Search code examples
pythonpygsheets

Pygsheets: cannot upload more than 200-ish files to Drive with Google Service Account. Get 403 Error


I'm using pygsheets to work with Google Spreadsheets and Drive. I need to upload more than 10000 files to the company Drive, but each time when I use service account, I get an error after uploading 200-ish files. The error as follows:

 {
 "error": {
  "errors": [
   {
    "domain": "usageLimits",
    "reason": "dailyLimitExceededUnreg",
    "message": "Daily Limit for Unauthenticated Use Exceeded. Continued use requires signup.",
    "extendedHelp": "https://code.google.com/apis/console"
   }
  ],
  "code": 403,
  "message": "Daily Limit for Unauthenticated Use Exceeded. Continued use requires signup."
 }
}

I checked my Cloud console. I don't overuse the limitations on the amount of requests per any given time. I wait 10 seconds between each request.
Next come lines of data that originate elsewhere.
$ cat config.mk
export PLATFORM = sky130hd
export DESIGN_NAME = cmd_hdr_decoder
export DESIGN_NICKNAME = d
export VERILOG_FILES = /design/src/rtl/cmd_hdr_decoder.sv
export SDC_FILE = /design/constraint.sdc
export NUM_CORES = 1
export LEC_CHECK = 0
export CAP_MARGIN = 20
export CORE_MARGIN = 3
export CORE_UTILIZATION = 33
export CTS_BUF_LIST = sky130_fd_sc_hd__clkbuf_4 sky130_fd_sc_hd__clkbuf_8
export DETAILED_ROUTE_END_ITERATION = 8
export DONT_BUFFER_PORTS = 1
export GPL_TIMING_DRIVEN = 0
export HOLD_SLACK_MARGIN = 0.03
export PLACE_DENSITY = 0.56
export SLEW_MARGIN = 30
export SYNTH_ARGS = -nofsm -noshare
export SYNTH_HDL_FRONTEND = slang
export SYNTH_SLANG_ARGS = --single-unit
$ cat constraint.sdc
create_clock -name clk -period 6 [get_ports clk]
set_input_delay 1.2 -clock clk [delete_from_list [all_inputs] [get_ports clk]]
set_output_delay 1.2 -clock clk [all_outputs]
set_load 0.01 [all_outputs]
`config.mk`:
```
export PLATFORM = sky130hd
export DESIGN_NAME = inv3_leg_pole
export DESIGN_NICKNAME = d
export VERILOG_FILES = /design/src/rtl/inv3_pkg.sv /design/src/rtl/inv3_leg_pole.sv
export SDC_FILE = /design/constraint.sdc
export NUM_CORES = 1
export LEC_CHECK = 0
export CAP_MARGIN = 40
export CELL_PAD_IN_SITES_DETAIL_PLACEMENT = 0
export CELL_PAD_IN_SITES_GLOBAL_PLACEMENT = 1
export CORE_ASPECT_RATIO = 2
export CORE_MARGIN = 3
export CORE_UTILIZATION = 50
export DETAILED_ROUTE_END_ITERATION = 10
export PLACE_DENSITY_LB_ADDON = 0.1
export RECOVER_POWER = 25
export SYNTH_ARGS = -nofsm -noshare
export SYNTH_HDL_FRONTEND = slang
export SYNTH_SLANG_ARGS = --single-unit
```
`constraint.sdc`:
```
create_clock -name clk -period 14.9 [get_ports clk]
set_input_delay 4.47 -clock clk [delete_from_list [all_inputs] [get_ports clk]]
set_output_delay 4.47 -clock clk [all_outputs]
set_load 0.02 [all_outputs]
```
===== src/rtl/exec_lat_pkg.sv =====
package exec_lat_pkg;
  localparam int CNT_W     = 8;
  localparam int CLS_W     = 4;
  localparam int NUM_SLOTS = 11;

  typedef enum logic [CLS_W-1:0] {
    CLS_ALU     = 4'd0,
    CLS_IMULDIV = 4'd1,
    CLS_FMULDIV = 4'd2,
    CLS_MEM     = 4'd3,
    CLS_IMM     = 4'd4,
    CLS_BRANCH  = 4'd5,
    CLS_CALLRET = 4'd6,
    CLS_TRIG    = 4'd7,
    CLS_MOVE    = 4'd8,
    CLS_NOP     = 4'd9,
    CLS_HALT    = 4'd10
  } cls_e;

  localparam int SLOT_ALU     = 0;
  localparam int SLOT_IMULDIV = 1;
  localparam int SLOT_FMULDIV = 2;
  localparam int SLOT_MEM     = 3;
  localparam int SLOT_IMM     = 4;
  localparam int SLOT_BR_MISS = 5;
  localparam int SLOT_BR_TAKE = 6;
  localparam int SLOT_BR_JUMP = 7;
  localparam int SLOT_CALLRET = 8;
  localparam int SLOT_TRIG    = 9;
  localparam int SLOT_MOVE    = 10;

  typedef logic [CNT_W-1:0] lat_t;
  typedef logic [NUM_SLOTS-1:0][CNT_W-1:0] lat_tab_t;

  function automatic lat_tab_t default_tab();
    lat_tab_t t;
    t = '0;
    t[SLOT_ALU]     = lat_t'(1);
    t[SLOT_IMULDIV] = lat_t'(4);
    t[SLOT_FMULDIV] = lat_t'(4);
    t[SLOT_MEM]     = lat_t'(2);
    t[SLOT_IMM]     = lat_t'(1);
    t[SLOT_BR_MISS] = lat_t'(1);
    t[SLOT_BR_TAKE] = lat_t'(3);
    t[SLOT_BR_JUMP] = lat_t'(3);
    t[SLOT_CALLRET] = lat_t'(4);
    t[SLOT_TRIG]    = lat_t'(4);
    t[SLOT_MOVE]    = lat_t'(1);
    return t;
  endfunction
endpackage


===== src/rtl/exec_lat_lookup.sv =====
module exec_lat_lookup
  import exec_lat_pkg::*;
#(
  parameter lat_tab_t LAT_TAB = default_tab()
) (
  input  logic [CLS_W-1:0] class_i,
  input  logic             cond_i,
  input  logic             cond_met_i,
  output lat_t             lat_o,
  output logic             bad_o
);
  always_comb begin
    lat_o = '0;
    bad_o = 1'b0;
    case (class_i)
      CLS_ALU:     lat_o = LAT_TAB[SLOT_ALU];
      CLS_IMULDIV: lat_o = LAT_TAB[SLOT_IMULDIV];
      CLS_FMULDIV: lat_o = LAT_TAB[SLOT_FMULDIV];
      CLS_MEM:     lat_o = LAT_TAB[SLOT_MEM];
      CLS_IMM:     lat_o = LAT_TAB[SLOT_IMM];
      CLS_BRANCH: begin
        if (!cond_i)        lat_o = LAT_TAB[SLOT_BR_JUMP];
        else if (cond_met_i) lat_o = LAT_TAB[SLOT_BR_TAKE];
        else                lat_o = LAT_TAB[SLOT_BR_MISS];
      end
      CLS_CALLRET: lat_o = LAT_TAB[SLOT_CALLRET];
      CLS_TRIG:    lat_o = LAT_TAB[SLOT_TRIG];
      CLS_MOVE:    lat_o = LAT_TAB[SLOT_MOVE];
      CLS_NOP,
      CLS_HALT:    lat_o = lat_t'(1);
      default:     bad_o = 1'b1;
    endcase
    // zero latency cannot be counted down
    if (lat_o == '0) bad_o = 1'b1;
  end
endmodule


===== src/rtl/exec_lat_counter.sv =====
module exec_lat_counter
  import exec_lat_pkg::*;
(
  input  logic clk_i,
  input  logic rst_ni,
  input  logic load_i,
  input  lat_t load_val_i,
  output lat_t cnt_o,
  output logic zero_o
);
  lat_t cnt_q;

  always_ff @(posedge clk_i or negedge rst_ni) begin
    if (!rst_ni)            cnt_q <= '0;
    else if (load_i)        cnt_q <= load_val_i;
    else if (cnt_q != '0)   cnt_q <= cnt_q - lat_t'(1);
  end

  assign cnt_o  = cnt_q;
  assign zero_o = (cnt_q == '0);
endmodule


===== src/rtl/exec_lat_seq.sv =====
module exec_lat_seq
  import exec_lat_pkg::*;
#(
  parameter lat_tab_t LAT_TAB = default_tab()
) (
  input  logic             clk_i,
  input  logic             rst_ni,
  input  logic             valid_i,
  input  logic [CLS_W-1:0] class_i,
  input  logic             cond_i,
  input  logic             cond_met_i,
  output logic             exec_done_o,
  output logic             err_o
);
  lat_t lat;
  logic bad;
  logic idle;
  lat_t cnt_q;
  logic accept;
  logic fault;
  logic err_q;

  exec_lat_lookup #(.LAT_TAB(LAT_TAB)) u_lookup (
    .class_i    (class_i),
    .cond_i     (cond_i),
    .cond_met_i (cond_met_i),
    .lat_o      (lat),
    .bad_o      (bad)
  );

  assign accept = valid_i & idle;
  assign fault  = accept & bad;

  exec_lat_counter u_cnt (
    .clk_i      (clk_i),
    .rst_ni     (rst_ni),
    .load_i     (accept & ~bad),
    .load_val_i (lat),
    .cnt_o      (cnt_q),
    .zero_o     (idle)
  );

  always_ff @(posedge clk_i or negedge rst_ni) begin
    if (!rst_ni)    err_q <= 1'b0;
    else if (fault) err_q <= 1'b1;
  end

  assign exec_done_o = idle;
  assign err_o       = err_q;
endmodule


===== config.mk =====
export PLATFORM = sky130hd
export DESIGN_NAME = exec_lat_seq
export DESIGN_NICKNAME = d
export VERILOG_FILES = /design/src/rtl/exec_lat_pkg.sv /design/src/rtl/exec_lat_lookup.sv /design/src/rtl/exec_lat_counter.sv /design/src/rtl/exec_lat_seq.sv
export SDC_FILE = /design/constraint.sdc
export NUM_CORES = 1
export LEC_CHECK = 0
export BUFFER_PORTS_ARGS = -buffer_cell sky130_fd_sc_hd__buf_2
export CAP_MARGIN = 20
export CORE_AREA = 2 2 39 41
export CTS_CLUSTER_DIAMETER = 100
export DETAILED_ROUTE_END_ITERATION = 16
export DIE_AREA = 0 0 41 43
export PLACE_DENSITY = 0.82
export SLEW_MARGIN = 20
export SYNTH_ARGS = -nofsm -noshare
export SYNTH_HDL_FRONTEND = slang
export SYNTH_HIERARCHICAL = 1
export SYNTH_SLANG_ARGS = --single-unit
export TNS_END_PERCENT = 20

===== constraint.sdc =====
create_clock -name clk_i -period 2.85 [get_ports clk_i]
set_clock_uncertainty 0.2 [all_clocks]
set_input_delay 0.57 -clock clk_i [delete_from_list [all_inputs] [get_ports clk_i]]
set_output_delay 0.57 -clock clk_i [all_outputs]
set_load 0.005 [all_outputs]

== Word level (Yosys, flattened, before mapping) ==
Index checks and enable logic that the tools add are counted.
Cells by class
  $add $sub $neg: 1
  multipliers: 0
  div/mod/pow operators: 0
  magnitude comparators: 0
  eq/ne operators: 10
  shift-type cells: 0
  mux-type cells: 7
  bitwise gates (word level): 4
  reduce and logical (&&, ||, !) cells: 8
Operators by type and width (count)
  8-bit case mux with 4 select lines: 1
  8-bit 2-to-1 mux: 3
  4-bit by 3-bit equality test with 1-bit output (second input constant): 4
  8-bit zero test: 2
  4-bit equality test (second input constant): 3
  11-bit OR reduction: 1
  4-bit by 2-bit equality test with 1-bit output (second input constant): 2
  8-bit nonzero test: 1
  8-bit by 1-bit subtractor with 8-bit output (second input constant): 1
  5-bit OR reduction: 1
  4-bit by 1-bit equality test with 1-bit output (second input constant): 1
  4-bit zero test: 1
  4-bit OR reduction: 1
  1-bit bitwise AND: 3
  1-bit 2-to-1 mux: 2
  2-bit 2-to-1 mux: 1
  2-bit nonzero test: 1
  1-bit NOT: 1
Storage, ports and cells
  bits in registers: 9
  bits in latches: 0
  memory bits (writable): 0
  bits in read-only memories: 0
  input port bits: 9
  output and inout bits: 2
  word-level logic and storage cells: 32
  memories kept: 0

== Logic depth before layout (Yosys ltp) ==
Gate-level depths: netlist (run 1).
  depth after elaboration: 8
  depth in mapped cells: 9
  gate-level depth less buffers: 8

== Cells and area by module ==
Netlist (run 1), hierarchy kept.
By module, submodules not included
  exec_lat_counter: times used 1, cells an instance 54, area an instance 476.7 µm², seq. area each 200.2 µm²
  exec_lat_lookup: times used 1, cells an instance 19, area an instance 128.9 µm², seq. area each 0.0 µm²
  exec_lat_seq: times used 1, cells an instance 3, area an instance 42.5 µm², seq. area each 25.0 µm²

== Worst setup path before layout (run 1) ==
OpenSTA, ideal clock, no wires.
  kind: register -> register
  from: reg u_cnt.cnt_q[0] (netlist: u_cnt/cnt_o[0])
  to: reg u_cnt.cnt_q[4] (netlist: u_cnt/cnt_o[4])
  library setup time: 79 ps
  data arrival time: 2136 ps
  data required time: 2571 ps
  setup slack: 434 ps
  stages on the path, launching flop included: 10
  path buffers: 2
  period minus slack after synthesis: 2416 ps
  cells stage by stage: dfrtp_1 > inv_1 > ha_1 > or3b_1 > clkbuf_2 > nor2_1 > and3b_1 > dlygate4sd1_1 > a21oi_1 > a2bb2oi_1
On the way
  word-level cells in the longest chain between the ends: 4
  elaborated cells on any way between the ends: 8
  classes of those cells: add/sub: 1; mux: 2; bitwise: 2; reduce/logical: 3
RTL lines
  start, declared: line exec_lat_counter.sv:11  | lat_t cnt_q;
  start signal, assigned: line exec_lat_counter.sv:15  | else if (load_i) cnt_q <= load_val_i;
  start signal, assigned: line exec_lat_counter.sv:16  | else if (cnt_q != '0) cnt_q <= cnt_q - lat_t'(1);
  8-bit zero test (*): line exec_lat_counter.sv:20  | assign zero_o = (cnt_q == '0);
  named net exec_done_o: line exec_lat_seq.sv:12  | output logic exec_done_o,
  1-bit bitwise AND (*): line exec_lat_seq.sv:31  | assign accept = valid_i & idle;
  1-bit bitwise AND (*): line exec_lat_seq.sv:37  | .load_i (accept & ~bad),
  8-bit 2-to-1 mux / 2-bit nonzero test (equally long branches)
The timed path passes the listed nets; every way through them passes the cells marked *. The select of a mux whose other input is x is not followed.
A chain may end at the register's enable or synchronous reset.

== Worst setup path after layout (run 1) ==
  from: reg u_cnt.cnt_q[0] (netlist: u_cnt/cnt_o[0])
  to: out exec_done_o
On the way
  word-level cells in the longest chain between the ends: 1
RTL lines (line)
  8-bit zero test: exec_lat_counter.sv:20
  end, declared: exec_lat_seq.sv:12
Every way passes these cells.

==> impl_metrics.ini, run 1 <==
[drt]
dr.pass1.iters = 4
ant_nets = 0
drcViolationCount = 0
routed_wl_um = 1310
routedWlPerCell_um = 12.5
vias_per_cell = 5.61
via_count = 589
drt_iter0_drc = 47

[setup_path]
end_kind = output port
critical_path.startpoint = u_cnt/cnt_o[0]
worstPathMaxFanout = 7
start_kind = register
worstPathArrival_ns = 1.93
crit_required_ns = 2.08
worstReg2RegStart = u_cnt/cnt_o[0]
worstSetupPathType = register to output port
r2r_slack_ns = 0.31

[die]
dieWidth_um = 41
ioPinCount = 11
die-height_um = 43
die_area_mm2 = 0.00176
num_rows = 14
core_mm2 = 0.00138
start_util_pct = 46.8

[hold_path]
min-delay-start = err_o
hold_path.class = register to register

[clocking]
clk_latency_ns = 0.26
clock_sinks = 9
postCtsSetupRepairBufs = 0
cts.htree.levels = 1
cts.clk_slew.worst_paths_ns = 0.07
clockRootBuffer = clkbuf_4
cts_buffers = 3
cts.path.max_buffers = 2
cts_tree = yes

[sta]
final-max-slew-violation-count = 0
slew_headroom_pct = 62.2
finalHoldViolCount = 0
finalSetupViolations = 0
post-route-period-util_pct = 94.9
fin_tns_setup_ns = 0
worstMarginPinSlew_ns = 0.561
fin_crit_ns = 2.70
fmax_mhz = 370
rsz0062_at_grt = no

[power]
power_density_mw_per_mm2 = 348
peakVddDrop_v = 0.000187
leakage_uw = 0.000296

[layout]
n_antenna_cell = 0
mostFrequentLayoutCells = 10 x buf_2, 9 x dfrtp_1, 7 x nor2_1
layout.nets = 100
layout_commonest_cell = buf_2
syn_to_final_growth_pct = 12.0
fin_util_pct = 52.4
drive_gt1_share_pct = 18.0

[yosys]
synthCells = 76
syn_area_um2 = 648
synth_area_per_cell_um2 = 8.53
ys_ff_latch = 9
ys_seq_area_share_pct = 34.7
ys_warn_count = 6
netlist-cell-type-count = 37

[grt]
antenna_found_initial = 0
grt_pass1_wl_um = 2150
grt_overflow = 0
grt_max_degree = 10
track_usage_pct = 18.6
grt_pass1_vias = 512

[placement]
dpl.hpwl_um = 986
io_buffer_count = 10
place_congestion = 0.783

[run]
drv_cap = 0

[status]
outcome = finished clean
Attaching relevant code below:

def upload_cluster(sheets, cluster_array):
    max_global = 0
    max_local = 0
    max_traffic = 0
    sum_global = 0
    sum_local = 0
    sum_traffic = 0
    keywords = len(cluster_array)
    cluster_name = ''
    for elem in cluster_array:
        if elem.get('Global volume') >= max_global:
            cluster_name = elem.get('Keyword')
            max_global = elem.get('Global volume')
        if elem.get('Volume') > max_local:
            max_local = elem.get('Volume')
        if elem.get('Traffic potential') > max_traffic:
            max_traffic = elem.get('Traffic potential')
        sum_global += elem.get('Global volume')
        sum_local += elem.get('Volume')
        sum_traffic += elem.get('Traffic potential')
    book = sheets.create(title=re.sub('\"', '', cluster_name), folder='FOLDER_ID')
    link = f'HYPERLINK(\"https://docs.google.com/spreadsheets/d/{book.id}\",\"{cluster_name}\")'
    dataframe = pandas.DataFrame(cluster_array)
    out_sheet = book.worksheet(property='index', value=0)
    out_sheet.set_dataframe(df=dataframe, start='A1', extend=True, copy_head=True, copy_index=False)
    cluster_summary = {
        'Cluster': link,
        'Volume': sum_local,
        'Global volume': sum_global,
        'Traffic potential': sum_traffic,
        'Max volume': max_local,
        'Max global volume': max_global,
        'Max traffic potential': max_traffic,
        'Queries': keywords
    }
    return cluster_summary

def main():
    gsheets = pygsheets.authorize(service_account_file='service-account.json')
    for i in range(len(output_keywords) - 1):
        if not output_keywords[i].get('Clustered'):
            cluster = []
            cluster.append(output_keywords[i])
            cluster_max = get_vol(output_keywords[i].get('Global volume'))
            cluster_urls = output_keywords[i].get('URLs')
            output_keywords[i]['Clustered'] = True
            print(f'Added to cluster: {cluster[-1]}')
            for j in range(len(output_keywords)):
                if not output_keywords[j].get('Clustered'):
                    if len(set(cluster_urls) & set(output_keywords[j].get('URLs'))) >= 4:
                        cluster.append(output_keywords[j])
                        output_keywords[j]['Clustered'] = True
                        print(f'Added to cluster: {cluster[-1]}')
            print('Uploading cluster...')
            clusters.append(upload_cluster(gsheets, cluster))
            sleep(5)
            print(f'Uploaded: {clusters[-1]}')
            cluster = []

I've tried authorizing via client secret too and it seems to work fine, but unfortunately, i cannot see the uploaded files in the folder.

Service account HAS access to the Drive folders.


Solution

  • After some more testing I've noticed that the script chokes on one specific file due to that file having ' in it's name. After using RegEx to remove ' from the file name it didn't choke. Weird, but okay. Anyone has any thoughts on why this might have happened? I thought Google Drive doesn't have forbidden characters for naming files.